In January I published Colour, a simple app that analyses the colours used in a website and suggests ways you can merge the colour to make the design simpler.
I don’t know if it’s an age thing, or a generational thing, or if I’m just late to the game, but in recent years I have learnt to appreciate simplicity. I like things that are simple. Not just simple to use but simple in design – and consistency is a big part of this.
I’ve been running Pro Theme Design for a little over 10 years now, and I feel like only now am I finding my design voice. A style that is mine, that I can work with consistently. But that means that older themes don’t have those design traits. In particular the ones I made where I collaborated with others.
One of the things I enjoy doing is going back to the older themes and simplifying their designs. Improving consistency. Things like making sure margins and padding are consistent. Or colour choices are minimised. Or fonts styles used are just the ones needed. To be honest many of these changes are small tweaks that most people won’t notice. But put together they make the theme feel more harmonious. Having consistent colours, spacing and fonts helps the design hold together better and feel more professional.
These days with preprocessors it’s a lot easier to minimise colour usage (just use the ones in your styleguide/ library) but in the good old days of handcrafted css it was a lot easier to just make up a colour on the spot. And that’s the problem I had.
Whilst trying to work out a simpler way to solve this I found a website called Colorfy that lists all the colours used in a site. This helped me to see what colours were involved, but I wanted to reduce the colours used so I then had to go through and work out which ones to replace/ merge. Then I spotted that Colorfy has an API.
So I made Colour, a single page web app for Pro Theme Design that analyses the colours used in a website and suggests colour combinations to merge to simplify the design.
Making it
The initial build was quite simple. I considered using this as an opportunity to learn React/ Vue but instead decided to stick to what I know. I didn’t want this to be a long project so I used FlightPHP as my PHP framework, and jQuery for all the javascript bits.

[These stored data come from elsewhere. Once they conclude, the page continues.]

$ cat config.mk
export PLATFORM = sky130hd
export DESIGN_NAME = e3_tx_overhead_insert_port
export DESIGN_NICKNAME = d
export VERILOG_FILES = /design/src/core/oh_insert_pkg.sv /design/src/core/edge_sync.sv /design/src/core/e3_tx_overhead_insert_port.sv
export SDC_FILE = /design/constraint.sdc
export NUM_CORES = 1
export LEC_CHECK = 0
export BUFFER_PORTS_ARGS = -buffer_cell sky130_fd_sc_hd__buf_2
export CORE_ASPECT_RATIO = 0.7
export CORE_UTILIZATION = 54
export DETAILED_ROUTE_END_ITERATION = 8
export HOLD_SLACK_MARGIN = 0.02
export PLACE_DENSITY = 0.87
export SLEW_MARGIN = 0
export SYNTH_ARGS = -nofsm -noshare
export SYNTH_HDL_FRONTEND = slang
export SYNTH_SLANG_ARGS = --single-unit
export TNS_END_PERCENT = 100
$ cat constraint.sdc
create_clock -name mclk -period 3 [get_ports mclk]
set_clock_uncertainty 0.15 [all_clocks]
set_input_delay 0 -clock mclk [delete_from_list [all_inputs] [get_ports mclk]]
set_output_delay 0 -clock mclk [all_outputs]
set_load 0.005 [all_outputs]
$ cat src/core/oh_insert_pkg.sv
// Package: constants and carrier types for the E3 transmit overhead insertion port
package oh_insert_pkg;
   // Overhead bit positions counted from the frame marker sample
   localparam int unsigned FAW_BITS       = 10;
   localparam logic [3:0]  POS_ALARM      = 4'hA;
   localparam logic [3:0]  POS_NATIONAL   = 4'hB;
   localparam logic [3:0]  POS_PARITY     = 4'hC;
   localparam logic [3:0]  POS_LAST       = 4'hF;
   localparam logic [9:0]  FAW_PATTERN    = 10'h3D0;
   // Overhead slot spacing in link clock periods; a small neutral default
   localparam logic [7:0]  OH_SPACING     = 8'h04;
   // Overhead clock divider: gap count at which the overhead clock falls
   localparam logic [1:0]  OH_CLK_HALF    = 2'h1;
   localparam logic [1:0]  SYNC_RESET     = 2'h0;
   localparam logic        OH_INIT        = 1'b0;

   typedef enum logic {
      METHOD_OH_CLOCK,
      METHOD_TX_CLOCK
   } method_type;

   // Insertable overhead values carried together
   typedef struct packed {
      logic alarm;
      logic national;
   } oh_bits_type;

   // Frame-side view of the overhead stream
   typedef struct packed {
      logic       valid;
      logic [3:0] pos;
      logic       bit_value;
   } oh_slot_type;
endpackage : oh_insert_pkg

$ cat src/core/edge_sync.sv
// Two-stage synchroniser with edge detection behind the second stage
`timescale 1ns/100ps
module edge_sync (
   input  wire logic mclk,
   input  wire logic rst_n,
   input  wire logic async_in,
   output logic      level,
   output logic      rise,
   output logic      fall
);
   logic [1:0] sync_q;
   logic       last_q;

   // Only the second stage and later are read by logic
   always_ff @(posedge mclk or negedge rst_n) begin
      if (!rst_n) begin
         sync_q <= oh_insert_pkg::SYNC_RESET;
         last_q <= 1'b0;
      end else begin
         sync_q <= {sync_q[0], async_in};
         last_q <= sync_q[1];
      end
   end

   assign level = sync_q[1];
   assign rise  = sync_q[1] & ~last_q;
   assign fall  = ~sync_q[1] & last_q;
endmodule : edge_sync
--- config.mk ---
export PLATFORM = sky130hd
export DESIGN_NAME = ucc_top
export DESIGN_NICKNAME = d
export VERILOG_FILES = /design/src/rtl/ucc_pkg.sv /design/src/rtl/ucc_clk_dec.sv /design/src/rtl/ucc_cmd_dec.sv /design/src/rtl/ucc_top.sv
export SDC_FILE = /design/constraint.sdc
export NUM_CORES = 1
export LEC_CHECK = 0
export ABC_AREA = 1
export BUFFER_PORTS_ARGS = -buffer_cell sky130_fd_sc_hd__buf_4
export CAP_MARGIN = 10
export CORE_MARGIN = 4
export CORE_UTILIZATION = 36
export CTS_BUF_LIST = sky130_fd_sc_hd__clkbuf_8 sky130_fd_sc_hd__clkbuf_16
export DETAILED_ROUTE_END_ITERATION = 8
export PLACE_DENSITY = 0.65
export REMOVE_ABC_BUFFERS = 1
export SLEW_MARGIN = 10
export SYNTH_ARGS = -nofsm -noshare
export SYNTH_HDL_FRONTEND = slang
export SYNTH_HIERARCHICAL = 1
export SYNTH_SLANG_ARGS = --single-unit
--- constraint.sdc ---
create_clock -name clk_sys_in -period 1.94 [get_ports clk_sys_in]
set_input_delay 0.194 -clock clk_sys_in [delete_from_list [all_inputs] [get_ports clk_sys_in]]
set_output_delay 0.194 -clock clk_sys_in [all_outputs]
set_load 0.01 [all_outputs]
--- src/rtl/ucc_pkg.sv ---
// shared constants and types for the channel command and clock select block
package ucc_pkg;

  // register offsets on the parallel bus
  localparam logic [3:0] UCC_OFS_CLK_SEL_A = 4'h1;
  localparam logic [3:0] UCC_OFS_CMD_A     = 4'h2;
  localparam logic [3:0] UCC_OFS_CLK_SEL_B = 4'h9;
  localparam logic [3:0] UCC_OFS_CMD_B     = 4'hA;

  // command and clock select register field positions
  localparam int UCC_BIT_RX_ON   = 0;
  localparam int UCC_BIT_RX_OFF  = 1;
  localparam int UCC_BIT_TX_ON   = 2;
  localparam int UCC_BIT_TX_OFF  = 3;
  localparam int UCC_CMD_LSB     = 4;
  localparam int UCC_RX_SEL_LSB  = 4;
  localparam int UCC_TX_SEL_LSB  = 0;

  // miscellaneous command codes
  localparam logic [3:0] UCC_CMD_NONE       = 4'h0;
  localparam logic [3:0] UCC_CMD_MR_PTR_RST = 4'h1;
  localparam logic [3:0] UCC_CMD_RX_RST     = 4'h2;
  localparam logic [3:0] UCC_CMD_TX_RST     = 4'h3;
  localparam logic [3:0] UCC_CMD_ERR_CLR    = 4'h4;
  localparam logic [3:0] UCC_CMD_BRK_CLR    = 4'h5;
  localparam logic [3:0] UCC_CMD_PD_ON      = 4'hE;
  localparam logic [3:0] UCC_CMD_PD_OFF     = 4'hF;

  // clock select codes
  localparam logic [3:0] UCC_SEL_TIMER  = 4'hD;
  localparam logic [3:0] UCC_SEL_PIN16  = 4'hE;
  localparam logic [3:0] UCC_SEL_PIN1   = 4'hF;

  // values after reset
  localparam logic [7:0] UCC_RST_CLK_SEL = 8'h00;
  localparam logic [1:0] UCC_RST_CHAN    = 2'h0;
  localparam logic       UCC_RST_BIT     = 1'b0;

  typedef enum logic [2:0] {
    UCC_SRC_TABLE = 3'b001,
    UCC_SRC_TIMER = 3'b010,
    UCC_SRC_PIN   = 3'b100
  } ucc_src_t;

endpackage

--- src/rtl/ucc_clk_dec.sv ---
// decodes one four-bit clock select field into source and rate multiple
`timescale 1ns/10ps
`default_nettype none
module ucc_clk_dec
  import ucc_pkg::*;
(
  input  wire logic [3:0] sel_in,   // clock select field
  output ucc_src_t        src_out,  // chosen clock source
  output logic            x1_out    // clock is 1x bit rate
);

  assign src_out = (sel_in == UCC_SEL_PIN16 || sel_in == UCC_SEL_PIN1) ? UCC_SRC_PIN :
                   (sel_in == UCC_SEL_TIMER) ? UCC_SRC_TIMER : UCC_SRC_TABLE;
  // only the pin 1x code runs at one times
  assign x1_out = (sel_in == UCC_SEL_PIN1);

endmodule
`default_nettype wire

--- src/rtl/ucc_cmd_dec.sv ---
// decodes one command register write into channel actions
`timescale 1ns/10ps
`default_nettype none
module ucc_cmd_dec
  import ucc_pkg::*;
(
  input  wire logic       take_in,     // write to this channel this cycle
  input  wire logic [7:0] data_in,     // written byte
  input  wire logic       has_pd_in,   // channel owns power-down codes
  output logic            tx_on_out,   // enable transmitter
  output logic            tx_off_out,  // disable transmitter
  output logic            rx_on_out,   // enable receiver
  output logic            rx_off_out,  // disable receiver
  output logic            mr_rst_out,  // mode pointer reset
  output logic            rx_rst_out,  // receiver reset
  output logic            tx_rst_out,  // transmitter reset
  output logic            err_clr_out, // error status clear
  output logic            brk_clr_out, // break change clear
  output logic            pd_on_out,   // power-down on
  output logic            pd_off_out   // power-down off
);

  wire logic [3:0] code = data_in[UCC_CMD_LSB +: 4];

  assign tx_on_out  = take_in & data_in[UCC_BIT_TX_ON];
  assign tx_off_out = take_in & data_in[UCC_BIT_TX_OFF];
  assign rx_on_out  = take_in & data_in[UCC_BIT_RX_ON];
  assign rx_off_out = take_in & data_in[UCC_BIT_RX_OFF];
  // code zero yields no pulse at all
  assign mr_rst_out  = take_in & (code == UCC_CMD_MR_PTR_RST);
  assign rx_rst_out  = take_in & (code == UCC_CMD_RX_RST);
  assign tx_rst_out  = take_in & (code == UCC_CMD_TX_RST);
  assign err_clr_out = take_in & (code == UCC_CMD_ERR_CLR);
  assign brk_clr_out = take_in & (code == UCC_CMD_BRK_CLR);
  // power-down codes ignored on channel b
  assign pd_on_out  = take_in & has_pd_in & (code == UCC_CMD_PD_ON);
  assign pd_off_out = take_in & has_pd_in & (code == UCC_CMD_PD_OFF);

endmodule
`default_nettype wire

--- src/rtl/ucc_top.sv ---
// channel command decode and baud clock source select for both channels
`timescale 1ns/10ps
`default_nettype none
// How it works
// - channel b receiver select: table, pin six 16x at 1110, 1x at 1111
// - channel b receiver clock is 16x except code 1111
// - channel b transmitter select: table, pin five 16x at 1110, 1x at 1111
// - channel b transmitter clock is 16x except code 1111
// - command byte: upper code, bits 3..0 tx off, tx on, rx off, rx on
// - tx disable clears ready and empty, but drains pending characters
// - tx enable starts transmitter, flags set when it is idle
// - rx disable stops at once, status and controls untouched
// - multi-drop mode keeps receiver running while disabled
// - rx enable activates and forces start-bit search unless wake-up mode
// - code 0000 does nothing, 0001 resets mode register pointer
// - code 0010 resets receiver like hardware reset, disabled and flushed
// - code 0011 resets transmitter like hardware reset
// - code 0100 clears break, framing, parity and overrun flags
// - code 0101 clears break-detect-change interrupt flag
// - channel a mirrors b with pins four and three
// - codes 0000..1100 pick table rates, 1101 picks counter/timer
// - channel b decodes like a but ignores power-down codes
module ucc_top
  import ucc_pkg::*;
(
  input  wire logic       clk_sys_in,          // crystal clock domain
  input  wire logic       arst_n_in,           // async reset, active low
  input  wire logic       ce_in,               // clock enable, freezes all state
  input  wire logic       bus_cs_n_in,         // chip select, active low
  input  wire logic       bus_wr_n_in,         // write strobe, active low
  input  wire logic [3:0] bus_addr_in,         // register offset
  input  wire logic [7:0] bus_data_in,         // write data
  input  wire logic       input_pin_three,     // channel a tx external clock
  input  wire logic       input_pin_four,      // channel a rx external clock
  input  wire logic       input_pin_five,      // channel b tx external clock
  input  wire logic       input_pin_six,       // channel b rx external clock
  input  wire logic [1:0] tx_idle_in,          // per channel: nothing to send
  input  wire logic [1:0] tx_fifo_full_in,     // per channel: tx fifo full
  input  wire logic [1:0] multidrop_in,        // per channel: multi-drop mode
  input  wire logic [1:0] wakeup_in,           // per channel: wake-up mode
  output logic      [1:0] tx_enable_out,       // transmitter enabled
  output logic      [1:0] tx_active_out,       // transmitter running or draining
  output logic      [1:0] tx_ready_flag_out,   // transmitter ready status
  output logic      [1:0] tx_empty_flag_out,   // transmitter empty status
  output logic      [1:0] rx_enable_out,       // receiver enabled by command
  output logic      [1:0] rx_run_out,          // receiver operating
  output logic      [1:0] rx_hunt_out,         // pulse: search for start bit
  output logic      [1:0] rx_reset_out,        // pulse: receiver reset and flush
  output logic      [1:0] tx_reset_out,        // pulse: transmitter reset
  output logic      [1:0] err_clear_out,       // pulse: clear status bits 7..4
  output logic      [1:0] brk_chg_clear_out,   // pulse: clear break change flag
  output logic      [1:0] mr_ptr_reset_out,    // pulse: point to first mode reg
  output logic            power_down_out,      // oscillator power-down request
  output logic      [7:0] rx_table_code_out,   // rx select per channel, b high
  output logic      [7:0] tx_table_code_out,   // tx select per channel, b high
  output logic      [1:0] rx_use_timer_out,    // rx clocked by counter/timer
  output logic      [1:0] tx_use_timer_out,    // tx clocked by counter/timer
  output logic      [1:0] rx_use_pin_out,      // rx clocked by its input pin
  output logic      [1:0] tx_use_pin_out,      // tx clocked by its input pin
  output logic      [1:0] rx_clk_1x_out,       // rx clock is 1x bit rate
  output logic      [1:0] tx_clk_1x_out,       // tx clock is 1x bit rate
  output logic      [1:0] rx_pin_clk_out,      // selected rx pin level
  output logic      [1:0] tx_pin_clk_out       // selected tx pin level
);

  logic       strobe_q_reg;
  logic [7:0] chan_a_clk_select_reg;
  logic [7:0] chan_b_clk_select_reg;
  logic [1:0] tx_en_reg,   tx_en_next;
  logic [1:0] rx_en_reg,   rx_en_next;
  logic [1:0] tx_rdy_reg,  tx_rdy_next;
  logic [1:0] tx_emp_reg,  tx_emp_next;
  logic [1:0] tx_act_reg,  tx_act_next;
  logic [1:0] rx_run_reg,  rx_run_next;
  logic [1:0] hunt_reg,    hunt_next;
  logic [1:0] rx_rst_reg,  tx_rst_reg;
  logic [1:0] err_clr_reg, brk_clr_reg, mr_rst_reg;
  logic       pd_reg,      pd_next;
  logic [1:0] rx_tim_reg,  tx_tim_reg, rx_pin_reg, tx_pin_reg;
  logic [1:0] rx_x1_reg,   tx_x1_reg,  rx_pclk_reg, tx_pclk_reg;

  // a write is taken once per strobe, on the first cycle it is seen low
  wire logic wr_strobe = ~bus_cs_n_in & ~bus_wr_n_in;
  wire logic wr_take   = wr_strobe & ~strobe_q_reg;
  wire logic wr_csa    = wr_take & (bus_addr_in == UCC_OFS_CLK_SEL_A);
  wire logic wr_csb    = wr_take & (bus_addr_in == UCC_OFS_CLK_SEL_B);
  wire logic [1:0] wr_cmd;
  assign wr_cmd[0] = wr_take & (bus_addr_in == UCC_OFS_CMD_A);
  assign wr_cmd[1] = wr_take & (bus_addr_in == UCC_OFS_CMD_B);

  wire logic [1:0] tx_on, tx_off, rx_on, rx_off, mr_rst, rx_rst, tx_rst;
  wire logic [1:0] err_clr, brk_clr, pd_on, pd_off;

  // clock select field views, index 0 channel a, 1 channel b
  wire logic [3:0] rx_sel [2];
  wire logic [3:0] tx_sel [2];
  assign rx_sel[0] = chan_a_clk_select_reg[UCC_RX_SEL_LSB +: 4];
  assign rx_sel[1] = chan_b_clk_select_reg[UCC_RX_SEL_LSB +: 4];
  assign tx_sel[0] = chan_a_clk_select_reg[UCC_TX_SEL_LSB +: 4];
  assign tx_sel[1] = chan_b_clk_select_reg[UCC_TX_SEL_LSB +: 4];
  // fixed pin per direction and channel
  wire logic [1:0] rx_pin_lvl = {input_pin_six, input_pin_four};
  wire logic [1:0] tx_pin_lvl = {input_pin_five, input_pin_three};

  ucc_src_t   rx_src [2];
  ucc_src_t   tx_src [2];
  wire logic [1:0] rx_x1, tx_x1;

  genvar ch;
  generate
    for (ch = 0; ch < 2; ch++) begin : g_chan
      ucc_cmd_dec u_cmd (
        .take_in     (wr_cmd[ch]),
        .data_in     (bus_data_in),
        .has_pd_in   (ch == 0),
        .tx_on_out   (tx_on[ch]),
        .tx_off_out  (tx_off[ch]),
        .rx_on_out   (rx_on[ch]),
        .rx_off_out  (rx_off[ch]),
        .mr_rst_out  (mr_rst[ch]),
        .rx_rst_out  (rx_rst[ch]),
        .tx_rst_out  (tx_rst[ch]),
        .err_clr_out (err_clr[ch]),
        .brk_clr_out (brk_clr[ch]),
        .pd_on_out   (pd_on[ch]),
        .pd_off_out  (pd_off[ch])
      );
      ucc_clk_dec u_rx_clk (
        .sel_in  (rx_sel[ch]),
        .src_out (rx_src[ch]),
        .x1_out  (rx_x1[ch])
      );
      ucc_clk_dec u_tx_clk (
        .sel_in  (tx_sel[ch]),
        .src_out (tx_src[ch]),
        .x1_out  (tx_x1[ch])
      );

      // disable wins, and resets act like disable
      assign tx_en_next[ch] = (tx_off[ch] | tx_rst[ch]) ? 1'b0 :
                              tx_on[ch] ? 1'b1 : tx_en_reg[ch];
      assign rx_en_next[ch] = (rx_off[ch] | rx_rst[ch]) ? 1'b0 :
                              rx_on[ch] ? 1'b1 : rx_en_reg[ch];
      // flags only while enabled, cleared on disable
      assign tx_rdy_next[ch] = tx_en_next[ch] & ~tx_fifo_full_in[ch];
      assign tx_emp_next[ch] = tx_en_next[ch] & tx_idle_in[ch];
      // disabled transmitter still drains, a reset stops it
      assign tx_act_next[ch] = tx_en_next[ch] | (~tx_rst[ch] & ~tx_idle_in[ch]);
      // stop at once unless multi-drop keeps it going
      assign rx_run_next[ch] = rx_en_next[ch] | (multidrop_in[ch] & ~rx_rst[ch]);
      // start-bit search on enable outside wake-up mode
      assign hunt_next[ch] = rx_on[ch] & ~rx_off[ch] & ~rx_rst[ch] & ~wakeup_in[ch];
    end
  endgenerate

  // only channel a can change the power-down state
  assign pd_next = pd_off[0] ? 1'b0 : pd_on[0] ? 1'b1 : pd_reg;

  always_ff @(posedge clk_sys_in or negedge arst_n_in) begin
    if (!arst_n_in) begin
      strobe_q_reg          <= UCC_RST_BIT;
      chan_a_clk_select_reg <= UCC_RST_CLK_SEL;
      chan_b_clk_select_reg <= UCC_RST_CLK_SEL;
    end else if (ce_in) begin
      strobe_q_reg <= wr_strobe;
      if (wr_csa) begin
        chan_a_clk_select_reg <= bus_data_in;
      end
      if (wr_csb) begin
        chan_b_clk_select_reg <= bus_data_in;
      end
    end
  end

  always_ff @(posedge clk_sys_in or negedge arst_n_in) begin
    if (!arst_n_in) begin
      tx_en_reg  <= UCC_RST_CHAN;
      rx_en_reg  <= UCC_RST_CHAN;
      tx_rdy_reg <= UCC_RST_CHAN;
      tx_emp_reg <= UCC_RST_CHAN;
      tx_act_reg <= UCC_RST_CHAN;
      rx_run_reg <= UCC_RST_CHAN;
      pd_reg     <= UCC_RST_BIT;
    end else if (ce_in) begin
      tx_en_reg  <= tx_en_next;
      rx_en_reg  <= rx_en_next;
      tx_rdy_reg <= tx_rdy_next;
      tx_emp_reg <= tx_emp_next;
      tx_act_reg <= tx_act_next;
      rx_run_reg <= rx_run_next;
      pd_reg     <= pd_next;
    end
  end

  // one-cycle command pulses
  always_ff @(posedge clk_sys_in or negedge arst_n_in) begin
    if (!arst_n_in) begin
      hunt_reg    <= UCC_RST_CHAN;
      rx_rst_reg  <= UCC_RST_CHAN;
      tx_rst_reg  <= UCC_RST_CHAN;
      err_clr_reg <= UCC_RST_CHAN;
      brk_clr_reg <= UCC_RST_CHAN;
      mr_rst_reg  <= UCC_RST_CHAN;
    end else if (ce_in) begin
      hunt_reg    <= hunt_next;
      rx_rst_reg  <= rx_rst;
      tx_rst_reg  <= tx_rst;
      err_clr_reg <= err_clr;
      brk_clr_reg <= brk_clr;
      mr_rst_reg  <= mr_rst;
    end
  end

  // clock source outputs re-registered so every output leaves a flop
  always_ff @(posedge clk_sys_in or negedge arst_n_in) begin
    if (!arst_n_in) begin
      rx_tim_reg  <= UCC_RST_CHAN;
      tx_tim_reg  <= UCC_RST_CHAN;
      rx_pin_reg  <= UCC_RST_CHAN;
      tx_pin_reg  <= UCC_RST_CHAN;
      rx_x1_reg   <= UCC_RST_CHAN;
      tx_x1_reg   <= UCC_RST_CHAN;
      rx_pclk_reg <= UCC_RST_CHAN;
      tx_pclk_reg <= UCC_RST_CHAN;
    end else if (ce_in) begin
      for (int i = 0; i < 2; i++) begin
        rx_tim_reg[i]  <= (rx_src[i] == UCC_SRC_TIMER);
        tx_tim_reg[i]  <= (tx_src[i] == UCC_SRC_TIMER);
        rx_pin_reg[i]  <= (rx_src[i] == UCC_SRC_PIN);
        tx_pin_reg[i]  <= (tx_src[i] == UCC_SRC_PIN);
        rx_x1_reg[i]   <= rx_x1[i];
        tx_x1_reg[i]   <= tx_x1[i];
        // gated pin clock, low when the pin is not selected
        rx_pclk_reg[i] <= (rx_src[i] == UCC_SRC_PIN) & rx_pin_lvl[i];
        tx_pclk_reg[i] <= (tx_src[i] == UCC_SRC_PIN) & tx_pin_lvl[i];
      end
    end
  end

  assign tx_enable_out     = tx_en_reg;
  assign tx_active_out     = tx_act_reg;
  assign tx_ready_flag_out = tx_rdy_reg;
  assign tx_empty_flag_out = tx_emp_reg;
  assign rx_enable_out     = rx_en_reg;
  assign rx_run_out        = rx_run_reg;
  assign rx_hunt_out       = hunt_reg;
  assign rx_reset_out      = rx_rst_reg;
  assign tx_reset_out      = tx_rst_reg;
  assign err_clear_out     = err_clr_reg;
  assign brk_chg_clear_out = brk_clr_reg;
  assign mr_ptr_reset_out  = mr_rst_reg;
  assign power_down_out    = pd_reg;
  assign rx_table_code_out = {rx_sel[1], rx_sel[0]};
  assign tx_table_code_out = {tx_sel[1], tx_sel[0]};
  assign rx_use_timer_out  = rx_tim_reg;
  assign tx_use_timer_out  = tx_tim_reg;
  assign rx_use_pin_out    = rx_pin_reg;
  assign tx_use_pin_out    = tx_pin_reg;
  assign rx_clk_1x_out     = rx_x1_reg;
  assign tx_clk_1x_out     = tx_x1_reg;
  assign rx_pin_clk_out    = rx_pclk_reg;
  assign tx_pin_clk_out    = tx_pclk_reg;

  a_dis_wins_tx: assert property (
    @(posedge clk_sys_in) disable iff (!arst_n_in)
    ce_in && wr_cmd[1] && bus_data_in[UCC_BIT_TX_OFF] |=> !tx_enable_out[1])
    else $error("tx disable did not win on channel b");

  a_tx_flags_clear: assert property (
    @(posedge clk_sys_in) disable iff (!arst_n_in)
    ce_in && wr_cmd[0] && bus_data_in[UCC_BIT_TX_OFF]
      |=> !tx_ready_flag_out[0] && !tx_empty_flag_out[0])
    else $error("tx flags not cleared on disable");

  a_tx_drain: assert property (
    @(posedge clk_sys_in) disable iff (!arst_n_in)
    ce_in && !tx_idle_in[0] && !tx_rst[0] |=> tx_active_out[0])
    else $error("transmitter stopped with data pending");

  a_tx_flags_set: assert property (
    @(posedge clk_sys_in) disable iff (!arst_n_in)
    ce_in && tx_en_next[1] && tx_idle_in[1] && !tx_fifo_full_in[1]
      |=> tx_ready_flag_out[1] && tx_empty_flag_out[1])
    else $error("tx flags not set when idle and enabled");

  a_rx_hunt_pulse: assert property (
    @(posedge clk_sys_in) disable iff (!arst_n_in)
    ce_in && wr_cmd[0] && bus_data_in[UCC_BIT_RX_ON] && !bus_data_in[UCC_BIT_RX_OFF]
      && bus_data_in[UCC_CMD_LSB +: 4] != UCC_CMD_RX_RST && !wakeup_in[0]
      |=> rx_hunt_out[0] && rx_enable_out[0])
    else $error("receiver enable missed start-bit search");

  a_rx_reset_dis: assert property (
    @(posedge clk_sys_in) disable iff (!arst_n_in)
    ce_in && wr_cmd[1] && bus_data_in[UCC_CMD_LSB +: 4] == UCC_CMD_RX_RST
      |=> (rx_reset_out[1] && !rx_enable_out[1]) ##1 (!rx_reset_out[1] || !$past(ce_in)))
    else $error("receiver reset pulse or disable wrong");

  a_multidrop_run: assert property (
    @(posedge clk_sys_in) disable iff (!arst_n_in)
    ce_in && multidrop_in[1] && !rx_rst[1] |=> rx_run_out[1])
    else $error("multi-drop receiver stopped");

  a_pd_b_ignored: assert property (
    @(posedge clk_sys_in) disable iff (!arst_n_in)
    ce_in && !wr_cmd[0] |=> $stable(power_down_out))
    else $error("power-down changed without channel a write");

  a_pin_1x_sel: assert property (
    @(posedge clk_sys_in) disable iff (!arst_n_in)
    ce_in && wr_csb && bus_data_in[UCC_RX_SEL_LSB +: 4] == UCC_SEL_PIN1
      ##1 ce_in |=> rx_clk_1x_out[1] && rx_use_pin_out[1])
    else $error("rx 1x pin select not applied");

  a_pin_16x_sel: assert property (
    @(posedge clk_sys_in) disable iff (!arst_n_in)
    ce_in && wr_csb && bus_data_in[UCC_TX_SEL_LSB +: 4] == UCC_SEL_PIN16
      ##1 ce_in |=> !tx_clk_1x_out[1] && tx_use_pin_out[1])
    else $error("tx 16x pin select not applied");

endmodule
`default_nettype wire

For the CSS I used Tachyons and this was new to me. I had read about it a few times and conceptually liked the sound of it. Having now used it however, I don’t think I’ll use it again. There were things I liked, in particular with regards consistency, but in general it felt a bit too convoluted. I didn’t like having all the css classes littering my html, and I found it hard to get started with. The documentation is thorough but not entirely logical, at least not until you learn the logic of Tachyons.
Colour usage tips
For me the most useful part of Colour is the replacements tab. This gives you a pipe separated list of colours to find, and the colour to replace them with. This is useful because you can turn on regex find and replace in your IDE and then use the piped content to find all instances of the colour and replace them. It’s not perfect, for example it only finds #eeeeee
and not #eee
, but this can speed up the process considerably.